▶ Work request
Where in the data below does the word "layer" appear? Copy every line that has it.

□ □ □ □ □ □ □

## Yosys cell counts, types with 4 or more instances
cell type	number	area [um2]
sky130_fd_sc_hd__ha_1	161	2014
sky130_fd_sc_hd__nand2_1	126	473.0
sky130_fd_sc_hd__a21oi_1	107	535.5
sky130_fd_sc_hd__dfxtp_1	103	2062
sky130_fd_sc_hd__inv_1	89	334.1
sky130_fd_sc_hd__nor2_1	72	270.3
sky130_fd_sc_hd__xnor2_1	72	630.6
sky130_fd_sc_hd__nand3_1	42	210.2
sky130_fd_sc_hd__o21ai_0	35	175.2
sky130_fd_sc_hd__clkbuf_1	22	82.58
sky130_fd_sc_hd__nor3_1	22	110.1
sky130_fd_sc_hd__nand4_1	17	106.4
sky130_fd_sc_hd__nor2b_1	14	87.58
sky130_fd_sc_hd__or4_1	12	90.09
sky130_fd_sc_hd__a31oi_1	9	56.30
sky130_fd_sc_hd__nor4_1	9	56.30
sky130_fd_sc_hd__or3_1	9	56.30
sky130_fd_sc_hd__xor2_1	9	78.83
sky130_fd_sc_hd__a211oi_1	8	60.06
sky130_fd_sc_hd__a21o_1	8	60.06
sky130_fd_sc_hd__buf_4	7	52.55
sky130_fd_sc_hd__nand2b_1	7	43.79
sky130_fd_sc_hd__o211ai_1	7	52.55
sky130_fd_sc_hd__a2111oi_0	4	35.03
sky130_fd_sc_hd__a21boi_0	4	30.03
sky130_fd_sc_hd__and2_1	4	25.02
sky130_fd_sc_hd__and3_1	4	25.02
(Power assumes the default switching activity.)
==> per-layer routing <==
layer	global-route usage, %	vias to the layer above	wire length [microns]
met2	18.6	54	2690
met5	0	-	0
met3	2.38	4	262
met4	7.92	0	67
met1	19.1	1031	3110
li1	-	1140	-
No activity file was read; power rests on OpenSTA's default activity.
File: src/rtl/product_sequencer.sv
// ---------------------------------------------------------------------------
// product_sequencer
//
// Front-end sequencer for the nibble-fed product datapath. Two WIDTH-bit
// operands arrive most-significant nibble first over a valid/ready nibble
// bus. A bit-serial shift-add multiply then runs for WIDTH cycles. The
// 2*WIDTH-bit product is presented one byte at a time, most-significant
// byte first. Each rising edge of `read` steps to the next byte.
//
// Configuration macro: PRODUCT_SIGNED_EN
//   defined   -> operands and product are two's complement
//   undefined -> unsigned operands and product
//
// Ports:
//   clk        system clock
//   reset      asynchronous, active-low reset
//   nib_valid  host presents an operand nibble
//   nibble     operand nibble, most-significant nibble first
//   nib_ready  nibble accepted on this cycle's edge when nib_valid is high
//   read       rising edge advances the output byte while done is high
//   abort      synchronous soft clear, active-high
//   result     current product byte, 0x00 outside the output phase
//   busy       multiply in progress
//   done       product available on result
// ---------------------------------------------------------------------------
module product_sequencer #(
    parameter int WIDTH = 8
) (
    input  logic       clk,
    input  logic       reset,
    input  logic       nib_valid,
    input  logic [3:0] nibble,
    output logic       nib_ready,
    input  logic       read,
    input  logic       abort,
    output logic [7:0] result,
    output logic       busy,
    output logic       done
);

    localparam int NPO = WIDTH / 4;       // nibbles per operand
    localparam int NPB = WIDTH / 4;       // product bytes
    localparam int PW  = 2 * WIDTH;       // product width
    localparam int CW  = $clog2(WIDTH);   // nibble / multiplier-bit counter
    localparam int KW  = 2;               // byte index, NPB <= 4

    typedef enum logic [1:0] {
        LOAD_A,
        LOAD_B,
        MUL,
        OUT
    } state_t;

    state_t            state_reg;
    logic [WIDTH-1:0]  a_reg;
    logic [WIDTH-1:0]  b_reg;       // loads operand B, then shifts right as the multiplier
    logic [PW-1:0]     mcand_reg;   // multiplicand, shifted left once per multiply cycle
    logic [PW-1:0]     acc_reg;
    logic [PW-1:0]     prod_reg;    // current output byte always sits in the top 8 bits
    logic [CW-1:0]     cnt_reg;
    logic [KW-1:0]     k_reg;
    logic              read_q;
    logic              nib_ready_reg;
    logic              busy_reg;
    logic              done_reg;
    logic [7:0]        result_reg;
`ifdef PRODUCT_SIGNED_EN
    logic              sign_reg;
`endif

    logic [WIDTH-1:0]  a_next;
    logic [WIDTH-1:0]  b_next;
    logic [PW-1:0]     acc_next;
    logic [PW-1:0]     prod_final;
    logic [PW-1:0]     prod_shift;
    logic              accept;
    logic              read_rise;

`ifdef PRODUCT_SIGNED_EN
    // Magnitude of a two's complement value; the most-negative value maps to
    // 2^(WIDTH-1), which still fits as an unsigned WIDTH-bit number.
    function automatic logic [WIDTH-1:0] mag(input logic [WIDTH-1:0] x);
        return x[WIDTH-1] ? (~x + WIDTH'(1)) : x;
    endfunction
`endif

    always_comb begin
        a_next     = (a_reg << 4) | WIDTH'(nibble);
        b_next     = (b_reg << 4) | WIDTH'(nibble);
        acc_next   = acc_reg + (b_reg[0] ? mcand_reg : '0);
`ifdef PRODUCT_SIGNED_EN
        prod_final = sign_reg ? (~acc_next + PW'(1)) : acc_next;
`else
        prod_final = acc_next;
`endif
        prod_shift = prod_reg << 8;
        accept     = nib_valid & nib_ready_reg;
        read_rise  = read & ~read_q;
    end

    always_ff @(posedge clk or negedge reset) begin
        if (!reset) begin
            state_reg     <= LOAD_A;
            a_reg         <= '0;
            b_reg         <= '0;
            mcand_reg     <= '0;
            acc_reg       <= '0;
            prod_reg      <= '0;
            cnt_reg       <= '0;
            k_reg         <= '0;
            read_q        <= 1'b0;
            nib_ready_reg <= 1'b1;
            busy_reg      <= 1'b0;
            done_reg      <= 1'b0;
            result_reg    <= 8'h00;
`ifdef PRODUCT_SIGNED_EN
            sign_reg      <= 1'b0;
`endif
        end else begin
            // The edge detector keeps tracking read in every state, abort included.
            read_q <= read;
            if (abort) begin
                state_reg     <= LOAD_A;
                a_reg         <= '0;
                b_reg         <= '0;
                mcand_reg     <= '0;
                acc_reg       <= '0;
                prod_reg      <= '0;
                cnt_reg       <= '0;
                k_reg         <= '0;
                nib_ready_reg <= 1'b1;
                busy_reg      <= 1'b0;
                done_reg      <= 1'b0;
                result_reg    <= 8'h00;
`ifdef PRODUCT_SIGNED_EN
                sign_reg      <= 1'b0;
`endif
            end else begin
                case (state_reg)
                    LOAD_A: begin
                        if (accept) begin
                            a_reg <= a_next;
                            if (cnt_reg == CW'(NPO - 1)) begin
                                cnt_reg   <= '0;
                                state_reg <= LOAD_B;
                            end else begin
                                cnt_reg <= cnt_reg + CW'(1);
                            end
                        end
                    end
                    LOAD_B: begin
                        if (accept) begin
                            if (cnt_reg == CW'(NPO - 1)) begin
                                // Last nibble: operand B is complete this edge,
                                // so the multiplier is seeded from b_next.
                                cnt_reg       <= '0;
                                state_reg     <= MUL;
                                nib_ready_reg <= 1'b0;
                                busy_reg      <= 1'b1;
                                acc_reg       <= '0;
`ifdef PRODUCT_SIGNED_EN
                                mcand_reg     <= PW'(mag(a_reg));
                                b_reg         <= mag(b_next);
                                sign_reg      <= a_reg[WIDTH-1] ^ b_next[WIDTH-1];
`else
                                mcand_reg     <= PW'(a_reg);
                                b_reg         <= b_next;
`endif
                            end else begin
                                b_reg   <= b_next;
                                cnt_reg <= cnt_reg + CW'(1);
                            end
                        end
                    end
                    MUL: begin
                        acc_reg   <= acc_next;
                        mcand_reg <= mcand_reg << 1;
                        b_reg     <= b_reg >> 1;
                        if (cnt_reg == CW'(WIDTH - 1)) begin
                            cnt_reg    <= '0;
                            k_reg      <= '0;
                            state_reg  <= OUT;
                            busy_reg   <= 1'b0;
                            done_reg   <= 1'b1;
                            prod_reg   <= prod_final;
                            result_reg <= prod_final[PW-1 -: 8];
                        end else begin
                            cnt_reg <= cnt_reg + CW'(1);
                        end
                    end
                    OUT: begin
                        if (read_rise) begin
                            if (k_reg == KW'(NPB - 1)) begin
                                k_reg         <= '0;
                                state_reg     <= LOAD_A;
                                done_reg      <= 1'b0;
                                nib_ready_reg <= 1'b1;
                                result_reg    <= 8'h00;
                            end else begin
                                k_reg      <= k_reg + KW'(1);
                                prod_reg   <= prod_shift;
                                result_reg <= prod_shift[PW-1 -: 8];
                            end
                        end
                    end
                    default: state_reg <= LOAD_A;
                endcase
            end
        end
    end

    assign nib_ready = nib_ready_reg;
    assign busy      = busy_reg;
    assign done      = done_reg;
    assign result    = result_reg;

endmodule
--- src/rtl/batch_src_tx.sv ---
// Job-level stream source: parameter image with matw, then nbatch sample batches.
// Define BATCH_SRC_TX_STALL_CNT_EN to add the stall_cnt output.
module batch_src_tx #(
  parameter int PRM_WORDS = 375,
  parameter int SRC_WORDS = 500,
  parameter int AW = 14,
  parameter int DW = 32,
  parameter int BW = 8
) (
  input  logic          clk,
  input  logic          reset,
  input  logic          start,
  input  logic          abort,
  input  logic [BW-1:0] nbatch,
  output logic [AW-1:0] mem_a,
  output logic          mem_re,
  input  logic [DW-1:0] mem_q,
  output logic          src_valid,
  input  logic          src_ready,
  output logic [DW-1:0] src_data,
  output logic          matw,
  output logic          run,
  output logic          last,
  input  logic          batch_done,
  output logic          busy,
  output logic          done
`ifdef BATCH_SRC_TX_STALL_CNT_EN
  ,
  output logic [31:0]   stall_cnt
`endif
);

  localparam logic [2:0] S_IDLE = 3'd0;
  localparam logic [2:0] S_PRM  = 3'd1;
  localparam logic [2:0] S_GAP  = 3'd2;
  localparam logic [2:0] S_SRC  = 3'd3;
  localparam logic [2:0] S_WAIT = 3'd4;

  localparam int PW = $clog2(PRM_WORDS + 1);
  localparam int IW = $clog2(SRC_WORDS);
  localparam logic [PW-1:0] P_END  = PW'(PRM_WORDS);
  localparam logic [IW-1:0] I_LAST = IW'(SRC_WORDS - 1);
  localparam logic [AW-1:0] A_SRC  = AW'(PRM_WORDS);

  logic [2:0]    state;
  logic [BW-1:0] nb;
  logic [PW-1:0] pcnt;
  logic          pval;
  logic [AW-1:0] raddr;
  logic [IW-1:0] ri;
  logic [BW-1:0] rb;
  logic          rdone;
  logic          pend;
  logic [1:0]    occ;
  logic [DW-1:0] f0;
  logic [DW-1:0] f1;
  logic [IW-1:0] ti;
  logic [BW-1:0] tb;
  logic [BW:0]   dcnt;
  logic          done_q;

  logic          in_src;
  logic          prm_rd;
  logic          pop;
  logic          push;
  logic          issue;
  logic [2:0]    fill;
  logic [BW-1:0] nb_m1;
  logic          tx_end;
  logic [BW:0]   dsum;
  logic          fin;

  always_comb begin
    in_src = (state == S_SRC);
    prm_rd = (state == S_PRM) && (pcnt != P_END);
    pop    = in_src && (occ != 2'd0) && src_ready;
    push   = pend;
    // Count a word leaving this cycle as free so the FIFO streams 1/clk.
    fill   = {1'b0, occ} + {2'b0, pend} - {2'b0, pop};
    issue  = in_src && !rdone && (fill < 3'd2);
    nb_m1  = nb - BW'(1);
    tx_end = pop && (ti == I_LAST) && (tb == nb_m1);
    dsum   = dcnt + {{BW{1'b0}},
             batch_done && (in_src || state == S_WAIT)};
    fin    = dsum >= {1'b0, nb};
  end

  always_comb begin
    mem_re    = prm_rd || issue;
    mem_a     = prm_rd ? AW'(pcnt) : (issue ? raddr : '0);
    matw      = (state == S_PRM);
    run       = in_src || (state == S_WAIT);
    busy      = (state != S_IDLE);
    done      = done_q;
    src_valid = (matw && pval) || (in_src && occ != 2'd0);
    src_data  = '0;
    if (matw && pval)
      src_data = mem_q;
    else if (in_src && occ != 2'd0)
      src_data = f0;
    last = (state == S_WAIT) ||
           (in_src && tb == nb_m1 && (ti != '0 || occ != 2'd0));
  end

  always_ff @(posedge clk or posedge reset) begin
    if (reset) begin
      state  <= S_IDLE;
      nb     <= '0;
      pcnt   <= '0;
      pval   <= 1'b0;
      raddr  <= '0;
      ri     <= '0;
      rb     <= '0;
      rdone  <= 1'b0;
      pend   <= 1'b0;
      occ    <= '0;
      f0     <= '0;
      f1     <= '0;
      ti     <= '0;
      tb     <= '0;
      dcnt   <= '0;
      done_q <= 1'b0;
    end else if (abort) begin
      state  <= S_IDLE;
      nb     <= '0;
      pcnt   <= '0;
      pval   <= 1'b0;
      raddr  <= '0;
      ri     <= '0;
      rb     <= '0;
      rdone  <= 1'b0;
      pend   <= 1'b0;
      occ    <= '0;
      f0     <= '0;
      f1     <= '0;
      ti     <= '0;
      tb     <= '0;
      dcnt   <= '0;
      done_q <= 1'b0;
    end else begin
      done_q <= 1'b0;
      pval   <= prm_rd;
      pend   <= issue;
      case (state)
        S_IDLE: begin
          if (start) begin
            if (nbatch != '0) begin
              nb    <= nbatch;
              pcnt  <= '0;
              state <= S_PRM;
            end else begin
              done_q <= 1'b1;
            end
          end
        end
        S_PRM: begin
          if (pcnt == P_END) state <= S_GAP;
          else pcnt <= pcnt + PW'(1);
        end
        S_GAP: begin
          raddr <= A_SRC;
          ri    <= '0;
          rb    <= '0;
          rdone <= 1'b0;
          ti    <= '0;
          tb    <= '0;
          dcnt  <= '0;
          occ   <= '0;
          state <= S_SRC;
        end
        S_SRC: begin
          dcnt <= dsum;
          if (issue) begin
            raddr <= raddr + AW'(1);
            if (ri == I_LAST) begin
              ri <= '0;
              if (rb == nb_m1) rdone <= 1'b1;
              else rb <= rb + BW'(1);
            end else begin
              ri <= ri + IW'(1);
            end
          end
          if (pop) begin
            if (ti == I_LAST) begin
              ti <= '0;
              tb <= tb + BW'(1);
            end else begin
              ti <= ti + IW'(1);
            end
          end
          // Batches already drained: skip WAIT and finish right away.
          if (tx_end) begin
            if (fin) begin
              state  <= S_IDLE;
              done_q <= 1'b1;
            end else begin
              state <= S_WAIT;
            end
          end
        end
        S_WAIT: begin
          dcnt <= dsum;
          if (fin) begin
            state  <= S_IDLE;
            done_q <= 1'b1;
          end
        end
        default: state <= S_IDLE;
      endcase
      if (push && !pop) begin
        if (occ == 2'd0) f0 <= mem_q;
        else f1 <= mem_q;
        occ <= occ + 2'd1;
      end else if (!push && pop) begin
        f0  <= f1;
        occ <= occ - 2'd1;
      end else if (push && pop) begin
        if (occ == 2'd1) begin
          f0 <= mem_q;
        end else begin
          f0 <= f1;
          f1 <= mem_q;
        end
      end
    end
  end

`ifdef BATCH_SRC_TX_STALL_CNT_EN
  always_ff @(posedge clk or posedge reset) begin
    if (reset)
      stall_cnt <= '0;
    else if (abort || (state == S_IDLE && start))
      stall_cnt <= '0;
    else if (in_src && occ != 2'd0 && !src_ready && stall_cnt != '1)
      stall_cnt <= stall_cnt + 32'd1;
  end
`endif

endmodule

□ □ □ □ □ □ □

▶ Reply to the exercise
==> per-layer routing <==
layer	global-route usage, %	vias to the layer above	wire length [microns]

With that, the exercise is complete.